Local nonprofit Kids Prosper Kids is ready to break ground on a vocational school in Ghana West Africa as soon the funds come in. Nearly three years after a fifth-grade class in Prosper ISD started this project, the land has been purchased, blueprints drawn, and permission has been granted by the chief of the area for the building of Prosper Life Career Institute in Kumasi, Ghana.
“We can literally build whenever we have the money,” Kids Prosper Kids co-founder Kimberli Brackett said. “There’s nothing else we’re waiting on.”
Fundraising for the current stage of the project started on November 27, 2019 when Brackett kicked off the Squares for Square Feet campaign while she was visiting Ghana over Thanksgiving break. The campaign will end on KPK’s third birthday in January.
This project started in 2017 when a group of fifth graders at Cockrell Elementary caught a passion for changing lives across the world. Brackett, then their fifth-grade math teacher, shared about her experiences rescuing kids from trafficking in Ghana, and they couldn’t sit back and do nothing. Now their dream of building a school across the globe is close to becoming a reality.
The plan for Prosper Life Career Institute is to create a place where Ghanaian youth can be equipped to successfully enter the workforce. Currently 64% of Ghanaian youth ages 15-24 are unemployed. The need for vocational schools has been recognized by the Ghanaian government as a necessary step in combatting unemployment.
“Prosper Life Vocational School (sic) in Ghana would have a great impact on the country and the Government of Ghana welcomes the project with much optimism,” said Hon. Dr. Yaw Osei Adutwum Deputy Minister of Basic and Secondary Education, member of Ghana’s parliament, and KPK Global board member in an open letter written in support of PLCI.
In order to build the school, Kids Prosper Kids needs to raise $1.5 million. This will cover everything from clearing the ground, to furnishing the buildings, to the first few years of teacher’s salaries. In its first year KPK raised $20,000 which they have used to purchase the land for PLCI in Ghana, pay for blueprints and financial estimates to be made and bless other schools which are already running in Ghana.
“I don't care if we build this million-and-a-half-dollar school,” Brackett said, “and only one child, one child in Africa gets educated and changes the poverty of his family. Was it worth it? 100% yes.”
Brackett goes on to explain that because of the community aspect of their culture empowering one individual in Ghana often translates to a whole family being lifted out of
poverty.
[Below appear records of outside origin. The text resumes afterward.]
This design comes from an exercise in tuning for small area and a short achievable clock period on the open sky130 flow, not from production work.
Only simulation tests tie the RTL to the original design; equivalence was not proved.
No driver is modelled on the clock port, so clocking that relies on it looks cheaper here than on a real chip.

==> v14: inputs <==
==> flow/design.v (excerpt) <==
module mdu_hilo #(
    parameter int MULT_CYCLES = mdu_pkg::MDU_MULT_CYCLES_DEF,
    parameter int DIV_CYCLES  = mdu_pkg::MDU_DIV_CYCLES_DEF
) (
    input  logic                clk,
    input  logic                reset,
    input  logic                start,
    input  logic [mdu_pkg::MDU_OP_W-1:0] op,
    input  logic [31:0]         rs_val,
    input  logic [31:0]         rt_val,
    input  logic                cancel,
    output logic                busy,
    output logic                stall_req,
    output logic [31:0]         hi,
    output logic [31:0]         lo
);
    localparam int W = 34;    
    localparam int HW = 33;   
    logic [3:0]   r_cnt;
    logic         r_busy;     
    logic         w_run;      
    logic         r_is_div;
    logic         r_f31;      
    logic         r_bprev;    
    logic [HW-1:0] r_h;       
    logic [31:0]  r_l;        
    logic [3:0]   r_lx;       
    logic [32:0]  r_m;        
    logic [31:0]  r_hi;
    logic [31:0]  r_lo;
    logic w_op_valid, w_accept, w_last, w_wb, w_mdiv, w_sgn_op;
    assign w_op_valid = (op >= mdu_pkg::MDU_MULT) && (op <= mdu_pkg::MDU_MTLO);
    assign w_accept   = start & ~cancel & ~w_run & w_op_valid;
    assign w_run     = (r_cnt != 4'd0);
    assign busy      = r_busy;
    assign stall_req = busy | (start & ~cancel & mdu_pkg::mdu_is_multicycle(op));
    assign hi        = r_hi;
    assign lo        = r_lo;
    assign w_last = (r_cnt == 4'd1);
    assign w_mdiv = (op == mdu_pkg::MDU_DIV) || (op == mdu_pkg::MDU_DIVU);
    assign w_sgn_op = (op == mdu_pkg::MDU_MULT) || (op == mdu_pkg::MDU_DIV);
    logic         w_dneg;             
    logic         w_sig;              
    assign w_dneg = r_m[32];
    assign w_sig  = r_is_div & r_f31;
    logic         w_rsg_h;            
    assign w_rsg_h = r_h[32];
    logic [W-1:0] w_mx;               
    assign w_mx = {{(W-33){r_m[32]}}, r_m};
    logic [W-1:0] w_x   [4];
    logic [W-1:0] w_y   [4];
    logic [W-1:0] w_s   [4];
    logic         w_sf  [4];          
    logic         w_one [4];
    logic         w_two [4];
    logic         w_neg [4];
    logic         w_rsg [4];          
    logic         w_p   [4];          
    logic         w_z   [4];          
    logic         w_dw  [4];          
    logic [2:0]   w_bt  [4];          
  ...
export LEC_CHECK = 0
export ABC_AREA = 1
export CAP_MARGIN = 20
export CORE_MARGIN = 2
export CORE_UTILIZATION = 60
export SLEW_MARGIN = 20
create_clock -name core_clock -period 110.0 [get_ports {clk}]
standard.sh (not shown) runs the stock make flow with config.mk's settings and CLKGATE_MAP_FILE= SYNTH_SCRIPT=/design/flow/synth_recipe.tcl, a recipe that flattens the netlist after the stock synthesis.
==> flow/flow/run.sh <==
#!/bin/bash
set -euo pipefail
export BUFFER_PORTS_ARGS="-buffer_cell sky130_fd_sc_hd__buf_1"
R=orfs/results/${FLOW_PLATFORM:-sky130hd}/mdu_hilo/base
bash standard.sh place > standard_place.log 2>&1
cp $R/3_place.odb $R/3_place_pre_downsize.odb
DS_LIB=$FLOW_HOME/platforms/sky130hd/lib/sky130_fd_sc_hd__tt_025C_1v80.lib \
DS_PLATFORM_DIR=$FLOW_HOME/platforms/sky130hd \
DS_IN=$R/3_place_pre_downsize.odb DS_OUT=$R/3_place.odb DS_SDC=$R/3_place.sdc \
DS_SLACK_LOSS=0.0 DS_REG_MARGIN=0.5 \
  openroad -no_init -exit flow/downsize.tcl > downsize.log 2>&1
bash standard.sh > standard_finish.log 2>&1
==> flow/flow/downsize.tcl <==
# Area recovery after placement: swap up-sized combinational cells back to
# their _1 (or smallest) variant wherever that does not lower the worst setup
# slack of any path group below a limit and adds no slew, cap or fanout
# violation.
set lib   $::env(DS_LIB)
set plat  $::env(DS_PLATFORM_DIR)
set in_db $::env(DS_IN)
set out_db $::env(DS_OUT)
read_liberty $lib
read_db $in_db
read_sdc $::env(DS_SDC)
source $plat/setRC.tcl
estimate_parasitics -placement

proc worst {} { return [sta::worst_slack_cmd max] }
# worst slack of the paths that end at registers
proc worst_reg {} {
  set p [find_timing_paths -to [all_registers -data_pins] -sort_by_slack -group_path_count 1]
  return [get_property [lindex $p 0] slack]
}
proc viol {} {
  return [expr {[sta::max_slew_violation_count] + [sta::max_capacitance_violation_count] + [sta::max_fanout_violation_count]}]
}
set w0 [worst]
set r0 [worst_reg]
set v0 [viol]
puts "start: worst slack $w0, register paths $r0, violations $v0, area [rsz::design_area]"
# keep the worst slack at least this far above what it was
set floor [expr {$w0 - $::env(DS_SLACK_LOSS)}]
# and keep the register paths this far above the worst slack (or where
# they were, if that is lower)
set rfloor [expr {min($r0, $w0 * 1e9 + $::env(DS_REG_MARGIN))}]
set block [sta::top_instance]
set n 0
set tried 0
foreach inst [get_cells *] {
  set master [get_property $inst ref_name]
  if {![regexp {^(sky130_fd_sc_hd__[a-z0-9]+)_([0-9]+)$} $master -> base size]} continue
  if {$size <= 1} continue
  if {[regexp {df|clk|fa$|ha$|tap|fill|decap|conb|dly} $base]} continue
  set cands {}
  foreach s {1 0 2 4 8} {
    if {$s >= $size} continue
    set c [get_lib_cells -quiet */${base}_$s]
    if {[llength $c]} { lappend cands $c }
  }
  foreach c $cands {
    incr tried
    set old [get_property $inst ref_name]
    if {[catch {replace_cell $inst $c}]} continue
    estimate_parasitics -placement
    if {[worst] < $floor || [worst_reg] < $rfloor || [viol] > $v0} {
      replace_cell $inst [get_lib_cells */$old]
      estimate_parasitics -placement
    } else {
      incr n
      break
    }
  }
}
puts "swapped $n of $tried tries: worst slack [worst], register paths [worst_reg], violations [viol], area [rsz::design_area]"
write_db $out_db
==> v30 (differences from v14) <==
--- a/flow/design.v
+++ b/flow/design.v
@@ -38,14 +38,18 @@
     logic         r_is_div;
     logic         r_f31;      
     logic         r_bprev;    
     logic [HW-1:0] r_h;       
     logic [31:0]  r_l;        
     logic [3:0]   r_lx;       
     logic [32:0]  r_m;        
+    logic         r_c0_dw;    
+    logic         r_c0_one;   
+    logic         r_c0_two;
+    logic         r_c0_neg;
     logic [31:0]  r_hi;
     logic [31:0]  r_lo;
     logic w_op_valid, w_accept, w_last, w_wb, w_mdiv, w_sgn_op;
     assign w_op_valid = (op >= mdu_pkg::MDU_MULT) && (op <= mdu_pkg::MDU_MTLO);
     assign w_accept   = start & ~cancel & ~w_run & w_op_valid;
     assign w_run     = (r_cnt != 4'd0);
     assign busy      = r_busy;
@@ -77,20 +81,21 @@
     logic [2:0]   w_bt  [4];          
     function automatic logic [W:0] rcc(input logic [W-1:0] a, input logic [W-1:0] b,
                                        input logic ci);
         rcc[0] = ci;
         for (int k = 0; k < W; k++)
             rcc[k+1] = (rcc[k] & a[k]) | (rcc[k] & b[k]) | (a[k] & b[k]);
     endfunction
+    localparam int FK = 12;
     function automatic logic fc32(input logic [W-1:0] a, input logic [W-1:0] b,
-                                  input logic ck, input int fk);
+                                  input logic ck);
         logic c0, c1;
         c0 = 1'b0;
         c1 = 1'b1;
-        for (int k = fk; k < 32; k++) begin
+        for (int k = FK; k < 32; k++) begin
             c0 = (a[k] & (b[k] | c0)) | (b[k] & c0);
             c1 = (a[k] & (b[k] | c1)) | (b[k] & c1);
         end
         fc32 = ck ? c1 : c0;
     endfunction
     function automatic logic [31:0] rinc(input logic [31:0] a, input logic ci);
         logic c;
@@ -110,15 +115,15 @@
             end else begin : g_pn
                 assign prev = w_s[r-1];
                 assign w_bt[r] = {r_l[2*r+1], r_l[2*r], r_l[2*r-1]};
             end
             assign w_z[r]   = r_lx[3-r];
             assign w_rsg[r] = (r == 0) ? r_h[32] : (r == 2) ? prev[32] : w_sf[r-1];
             assign w_p[r]   = ~(w_rsg[r] ^ w_sig);
-            assign w_dw[r]  = r_is_div & ~(w_last & (r == 0));
+            assign w_dw[r]  = (r == 0) ? r_c0_dw : r_is_div;
             logic mb_one, mb_two, mb_neg, dv_one, dv_two, dv_neg;
             assign mb_one = w_last ? ((r == 0) & r_f31) : (w_bt[r][1] ^ w_bt[r][0]);
             assign mb_two = ~w_last & ((w_bt[r] == 3'b011) | (w_bt[r] == 3'b100));
             assign mb_neg = ~w_last & w_bt[r][2] & ~(w_bt[r][1] & w_bt[r][0]);
             if (r == 0) begin : g_d0
                 assign dv_one = ~w_last | (w_rsg_h ^ w_sig);
                 assign dv_two = 1'b0;
@@ -129,26 +134,31 @@
                 assign dv_two = w_last;
                 assign dv_neg = w_last ? w_dneg : ~(w_rsg[r] ^ w_dneg);
             end else begin : g_dn
                 assign dv_one = 1'b1;
                 assign dv_two = 1'b0;
                 assign dv_neg = ~(w_rsg[r] ^ w_dneg);
             end
-            assign w_one[r] = r_is_div ? dv_one : mb_one;
-            assign w_two[r] = r_is_div ? dv_two : mb_two;
-            assign w_neg[r] = r_is_div ? dv_neg : mb_neg;
+            if (r == 0) begin : g_c0
+                assign w_one[r] = r_c0_one;
+                assign w_two[r] = r_c0_two;
+                assign w_neg[r] = r_c0_neg;
+            end else begin : g_cn
+                assign w_one[r] = r_is_div ? dv_one : mb_one;
+                assign w_two[r] = r_is_div ? dv_two : mb_two;
+                assign w_neg[r] = r_is_div ? dv_neg : mb_neg;
+            end
             assign w_x[r] = w_dw[r] ? {prev[W-2:0], w_z[r]}
                                     : ((r == 0) ? prev : {{2{prev[W-1]}}, prev[W-1:2]});
             assign w_y[r] = ((w_one[r] ? w_mx : '0) | (w_two[r] ? {w_mx[W-2:0], 1'b0} : '0))
                             ^ {W{w_neg[r]}};
             logic [W:0] cy;
             assign cy     = rcc(w_x[r], w_y[r], w_neg[r]);
             assign w_s[r] = w_x[r] ^ w_y[r] ^ cy[W-1:0];
-            localparam int FK = (r == 0) ? 16 : 12;
-            assign w_sf[r] = w_x[r][32] ^ w_y[r][32] ^ fc32(w_x[r], w_y[r], cy[FK], FK);
+            assign w_sf[r] = w_x[r][32] ^ w_y[r][32] ^ fc32(w_x[r], w_y[r], cy[FK]);
         end
     endgenerate
     logic        w_corr, w_exact, w_qs, w_inc, w_mz;
     logic [31:0] w_qv, w_qx, w_lov, w_hiv;
     assign w_corr  = w_rsg_h ^ w_sig;
     assign w_exact = w_sig & (w_s[1][W-1:1] == '0);
     assign w_qs    = r_is_div & (w_sig ^ w_dneg);
@@ -183,14 +193,39 @@
             r_lo <= '0;
         end else if (w_accept) begin
             if (op == mdu_pkg::MDU_MTHI) r_hi <= rs_val;
             if (op == mdu_pkg::MDU_MTLO) r_lo <= rs_val;
         end else if (w_wb) begin
             r_hi <= w_hiv;
             r_lo <= w_lov;
+        end
+    end
+    logic       w_lastn, w_hsn, w_corrn;
+    logic [2:0] w_btn;
+    assign w_lastn = (r_cnt == 4'd2);
+    assign w_hsn   = w_s[3][32];
+    assign w_corrn = w_hsn ^ w_sig;
+    assign w_btn   = r_l[9:7];
+    always_ff @(posedge clk) begin
+        if (!w_run) begin
+            r_c0_dw  <= w_mdiv;
+            r_c0_one <= w_mdiv | rs_val[0];
+            r_c0_two <= ~w_mdiv & rs_val[1] & ~rs_val[0];
+            r_c0_neg <= w_mdiv ? ~(((op == mdu_pkg::MDU_DIV) & rs_val[31]) ^ (w_sgn_op & rt_val[31]))
+                               : rs_val[1];
+        end else if (r_is_div) begin
+            r_c0_dw  <= ~w_lastn;
+            r_c0_one <= ~w_lastn | w_corrn;
+            r_c0_two <= 1'b0;
+            r_c0_neg <= w_lastn ? (w_corrn & ~(w_hsn ^ w_dneg)) : ~(w_hsn ^ w_dneg);
+        end else begin
+            r_c0_dw  <= 1'b0;
+            r_c0_one <= w_lastn ? r_f31 : (w_btn[1] ^ w_btn[0]);
+            r_c0_two <= ~w_lastn & ((w_btn == 3'b011) | (w_btn == 3'b100));
+            r_c0_neg <= ~w_lastn & w_btn[2] & ~(w_btn[1] & w_btn[0]);
         end
     end
     always_ff @(posedge clk) begin
         if (!w_run) begin
             r_is_div <= w_mdiv;
             r_f31    <= rs_val[31] & ((op == mdu_pkg::MDU_DIV) || (op == mdu_pkg::MDU_MULTU));
             r_bprev  <= 1'b0;
==> flow/flow/run.sh (replaced) <==
#!/bin/bash
# Standard layout with these changes:
#  * the port buffers are the smallest buffer (sky130_fd_sc_hd__buf_1)
#    instead of the one buffer_ports picks by default;
set -euo pipefail
export BUFFER_PORTS_ARGS="-buffer_cell sky130_fd_sc_hd__buf_1"
R=orfs/results/${FLOW_PLATFORM:-sky130hd}/mdu_hilo/base
LIB=$FLOW_HOME/platforms/sky130hd/lib/sky130_fd_sc_hd__tt_025C_1v80.lib
PLAT=$FLOW_HOME/platforms/sky130hd
bash standard.sh place > standard_place.log 2>&1
cp $R/3_place.odb $R/3_place_pre_downsize.odb
DS_LIB=$LIB DS_PLATFORM_DIR=$PLAT \
DS_IN=$R/3_place_pre_downsize.odb DS_OUT=$R/3_place.odb DS_SDC=$R/3_place.sdc \
DS_SLACK_LOSS=0.0 DS_REG_MARGIN=1.0 \
  openroad -no_init -exit flow/downsize.tcl > downsize.log 2>&1
CTS_BUF_LIST=sky130_fd_sc_hd__clkbuf_8 bash standard.sh cts > standard_cts8.log 2>&1
CS_LIB=$LIB CS_PLATFORM_DIR=$PLAT CS_IN=$R/4_cts.odb CS_SDC=$R/4_cts.sdc \
  openroad -no_init -exit flow/clkslew.tcl > clkslew8.log 2>&1
SLEW=$(awk '/^CLKSLEW/ {print $2}' clkslew8.log)
if ! awk -v s="$SLEW" 'BEGIN { exit !(s != "" && s + 0 < 0.115) }'; then
  echo "clkbuf_8 tree slew $SLEW ns: rebuilding with clkbuf_16" > cts_choice.log
  rm -f $R/4_1_cts.odb $R/4_cts.odb $R/4_cts.sdc
  CTS_BUF_LIST=sky130_fd_sc_hd__clkbuf_16 bash standard.sh cts > standard_cts16.log 2>&1
else
  echo "clkbuf_8 tree slew $SLEW ns: kept" > cts_choice.log
fi
bash standard.sh > standard_finish.log 2>&1
==> flow/flow/clkslew.tcl (new file) <==
# Largest flip-flop clock-pin slew (ns) of a CTS result, with placement
# parasitics; printed as "CLKSLEW <value>".
read_liberty $::env(CS_LIB)
read_db $::env(CS_IN)
read_sdc $::env(CS_SDC)
source $::env(CS_PLATFORM_DIR)/setRC.tcl
set_propagated_clock [all_clocks]
estimate_parasitics -placement
set mx 0
foreach p [get_pins -of_objects [all_registers] -filter "direction==input"] {
  if {[get_property $p name] ne "CLK"} continue
  foreach t {slew_max_rise slew_max_fall} {
    set s [get_property $p $t]
    if {$s > $mx} { set mx $s }
  }
}
puts "CLKSLEW $mx"
==> flow/config.mk (replaced) <==
export PLATFORM = sky130hd
export DESIGN_NAME = mdu_hilo
export DESIGN_NICKNAME = mdu_hilo
export VERILOG_FILES = /design/flow/design.v
export SDC_FILE = /design/flow/constraint.sdc
export NUM_CORES = 4
export LEC_CHECK = 0
export ABC_AREA = 1
export CAP_MARGIN = 20
export CORE_MARGIN = 2
export CORE_UTILIZATION = 70
export PLACE_DENSITY = 0.78
export SLEW_MARGIN = 20
==> impl_metrics.yaml <==
floorplan:
  initial_utilization_pct: 61.1
  coreArea_mm2: 0.0270
route:
  wl_met1_um: 21300
run_status:
  status: "no timing/DRC/antenna violations"
(the above is from v14)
Empowering families would be an important step in fighting human trafficking in the area because one child is often sold into slavery by their parents in order to keep food on the table for the rest of the family. According to a 2018 report by the US Department of State, human trafficking affects one in three families surveyed in the central and eastern portion of Ghana where this school will be built.
While building the Prosper Life Career Institute is the main focus of KPK, other focuses have come about as doors have opened locally.
“Our whole heart with even starting it,” says Brackett. “And with our logo was we're breaking chains of poverty in other countries, specifically for us Ghana, and that we're breaking chains of entitlement here."
Starting in fourth grade all the way up to senior year of high school, North Texas youth from Prosper to Denton and beyond can take part in community service and leadership training through KPK Local.
“KPK is really just an amazing organization,” says Heather Clay, president of KPK Local “that was created to give kids a way to lead and serve others really to empower them to help kids here, as well as globally, and really just empower the next generation to become servant leaders.”